A popular tag in the dataset is #job, and we can easily see how many times it’s been used, and confirm that our previous index makes sense for looking inside the hashtags array:

explain (analyze, verbose, costs off, buffers)
 select count(*)
  from hashtag
 where hashtags @> array['#job'];

And we can see the execution plan:

                              QUERY PLAN                              
══════════════════════════════════════════════════════════════════════
 Aggregate (actual time=27.227..27.227 rows=1 loops=1)
   Output: count(*)
   Buffers: shared hit=3715
   ->  Bitmap Heap Scan on public.hashtag (actual time=13.023..23.453…
… rows=17763 loops=1)
         Output: id, date, uname, message, location, hashtags
         Recheck Cond: (hashtag.hashtags @> '{#job}'::text[])
         Heap Blocks: exact=3707
         Buffers: shared hit=3715
         ->  Bitmap Index Scan on hashtag_hashtags_idx (actual time=1…
…1.030..11.030 rows=17763 loops=1)
               Index Cond: (hashtag.hashtags @> '{#job}'::text[])
               Buffers: shared hit=8
 Planning time: 0.596 ms
 Execution time: 27.313 ms
(13 rows)

That was done supposing we already know one of the popular tags.
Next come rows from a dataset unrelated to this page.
What follows belongs to an exercise in optimizing a design on an open flow for small area and a short achievable clock period; a production flow would make more cautious choices. Only simulation tests tie the RTL to the original design; equivalence was not proved.

==> 07-28 <==
Design tsow_core, start of the top module:
module tsow_core (
    input  wire        clk,
    input  wire        rst,         
    input  wire        tick,        
    input  wire        line_in,
    output reg         line_out,
    output reg         line_oe,
    input  wire        cmd_valid,
    input  wire [31:0] cmd,
    output reg  [31:0] rsp
);
clock: 10.0 ns
lec_check: 0
cap_margin: 20
core_margin: 2
core_utilization: 40
slew_margin: 20
standard.sh (not shown) runs the stock make flow with config.mk's settings and CLKGATE_MAP_FILE= SYNTH_SCRIPT=/design/flow/synth_recipe.tcl, a recipe that flattens the netlist after the stock synthesis.
==> flow/flow/run.sh <==
#!/bin/bash
# Standard layout, run through the standard flow's own script.
set -o pipefail
bash standard.sh > standard.log 2>&1
==> 08-10: changes against 07-28 <==
--- a/flow/design.v
+++ b/flow/design.v
@@ -25,11 +25,14 @@
     reg        mal, ovr;
     reg [7:0]  dest;
     reg [7:0]  txq_mem [0:63];
     reg [6:0]  txq_len;
     reg [7:0]  txf_mem [0:63];
-    reg        txf_ld;           
+    reg        txf_ld1, txf_ld;  
+    reg        tw_en;            
+    reg [5:0]  tw_idx;
+    reg [7:0]  tw_dat;
     reg [6:0]  tx_len;
     reg [7:0]  tx_dest;
     reg [6:0]  tx_sr;            
     reg [2:0]  tx_bl;            
     reg [2:0]  tx_nx;            
@@ -145,11 +148,15 @@
             TU_PAY:  tx_unit = txf_mem[tx_p];
             default: tx_unit = 8'h01;
         endcase
     end
     always @(posedge clk) begin
-        txf_ld  <= tx_start;
+        txf_ld1 <= tx_start;
+        txf_ld  <= txf_ld1;
+        tw_en   <= fill_ok;
+        tw_idx  <= txq_len[5:0];
+        tw_dat  <= cmd[7:0];
         rx_pend <= rx_byte_done & (rx_fld == RF_PAY);
         rx_store <= rx_acc & rx_len_ok;
         if (rx_pend)
             rx_cnt <= rx_cnt + 8'd1;
         if (rst) begin
@@ -296,12 +303,12 @@
             rxf_fin <= line_in;
         end
     end
     integer i;
     always @(posedge clk) begin
-        if (fill_ok)
-            txq_mem[txq_len[5:0]] <= cmd[7:0];
+        if (tw_en)
+            txq_mem[tw_idx] <= tw_dat;
         if (rx_pend & rx_store)
             rxa_mem[rx_cnt[5:0]] <= rx_sr;
         for (i = 0; i < 64; i = i + 1) begin
             if (txf_ld)
                 txf_mem[i] <= txq_mem[i];
==> flow/run.sh (new file) <==
#!/bin/bash
# synth_recipe.tcl (not shown) runs the flow's synth.tcl, then flattens the netlist and writes it again
# the make line also repeats each setting of config.mk as NAME=value (left out here)
make -C /OpenROAD-flow-scripts/flow DESIGN_CONFIG=/design/flow/config.mk WORK_HOME=/design/flow/orfs CLKGATE_MAP_FILE= SYNTH_SCRIPT=/design/flow/synth_recipe.tcl finish
ABC_CLOCK_PERIOD_IN_PS = 3000   (was unset)
CORE_UTILIZATION = 50   (was 40)
SETUP_SLACK_MARGIN = 5   (was unset)
removed: flow/flow/run.sh
removed: flow/standard.sh
==> 03-06: changes against 07-28 <==
==> flow/run.sh (new file) <==
#!/bin/bash
# synth_recipe.tcl (not shown) runs the flow's synth.tcl, then flattens the netlist and writes it again
# the make line also repeats each setting of config.mk as NAME=value (left out here)
make -C /OpenROAD-flow-scripts/flow DESIGN_CONFIG=/design/flow/config.mk WORK_HOME=/design/flow/orfs CLKGATE_MAP_FILE= SYNTH_SCRIPT=/design/flow/synth_recipe.tcl finish
removed: flow/flow/run.sh
removed: flow/standard.sh
==> comparison table <==
| quantity | 07-28 | 08-10 | 03-06 |
|---|---|---|---|
| Status | no timing/DRC/antenna violations | no timing/DRC/antenna violations | no timing/DRC/antenna violations |
| Number of well taps | 3185 | 2511 | 3185 |
| Fraction of the mapped netlist area in compound gates | 4.86% | 5.88% | 4.86% |
| Die height | 496 um | 440 um | 496 um |
| Share of synthesized area occupied by flip-flops and latches | 84.3% | 86.0% | 84.3% |
| Worst setup slack after layout | 3.75 ns | 5.04 ns | 3.75 ns |
| Multiplexer area fraction after synthesis | 0.344% | 0.300% | 0.344% |
| Clock skew | 0.0680 ns | 0.0895 ns | 0.0680 ns |
| Number of standard cells in the layout, taps in and fillers out | 9001 | 8161 | 9001 |
| Number of rows created at floorplan | 180 | 160 | 180 |
| All-Layer GR Usage | 24.9% | 28.6% | 24.9% |
| Non-clock buffer count in the final layout | 267 | 305 | 267 |
| Register area | 0.0816 mm^2 | 0.0819 mm^2 | 0.0816 mm^2 |
| Initial core utilization | 40.3% | 50.2% | 40.3% |
| Final period util | 62.5% | 49.6% | 62.5% |
| Shortest period the worst path allows | 6.25 ns | 4.96 ns | 6.25 ns |

-- separate check: timing with driven ports --
In the flow no input, the clock included, has a driving cell. The finished layouts below were timed again as built, in two steps. Step 1, drivers: a clkbuf_16 drives clk and a buf_2 each remaining input, both assumed. Step 2 times the ports against the registers' clock, not the clock port: input delays grow and output delays shrink by t, the midpoint of the rising clock arrivals with the driver on. Three values: ideal ports, drivers, drivers and shift; two values: the first two.
run	t, ns	setup slack, ns	worst register clock-pin slew, ns
07-28	1.005	3.753 / 3.812 / 2.807	0.07 / 0.07
08-10	0.984	5.045 / 5.045 / 4.129	0.07 / 0.07
03-06	1.005	3.753 / 3.812 / 2.807	0.07 / 0.07
After both steps every run listed still meets setup and hold.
How do we get to discover that information, given our data model and data set? We do it with the following query:

  select tag, count(*)
    from hashtag, unnest(hashtags) as t(tag)
group by tag
order by count desc
   limit 10;

This time, as the query must scan all the hashtags in the table, it won’t use the previous index of course. The unnest() function is a must-have when dealing with arrays in PostgreSQL, as it allows processing the array’s content as if it were just another relation. And SQL comes with all the tooling to process relations, as we see in great details in my book The Art of PostgresQL.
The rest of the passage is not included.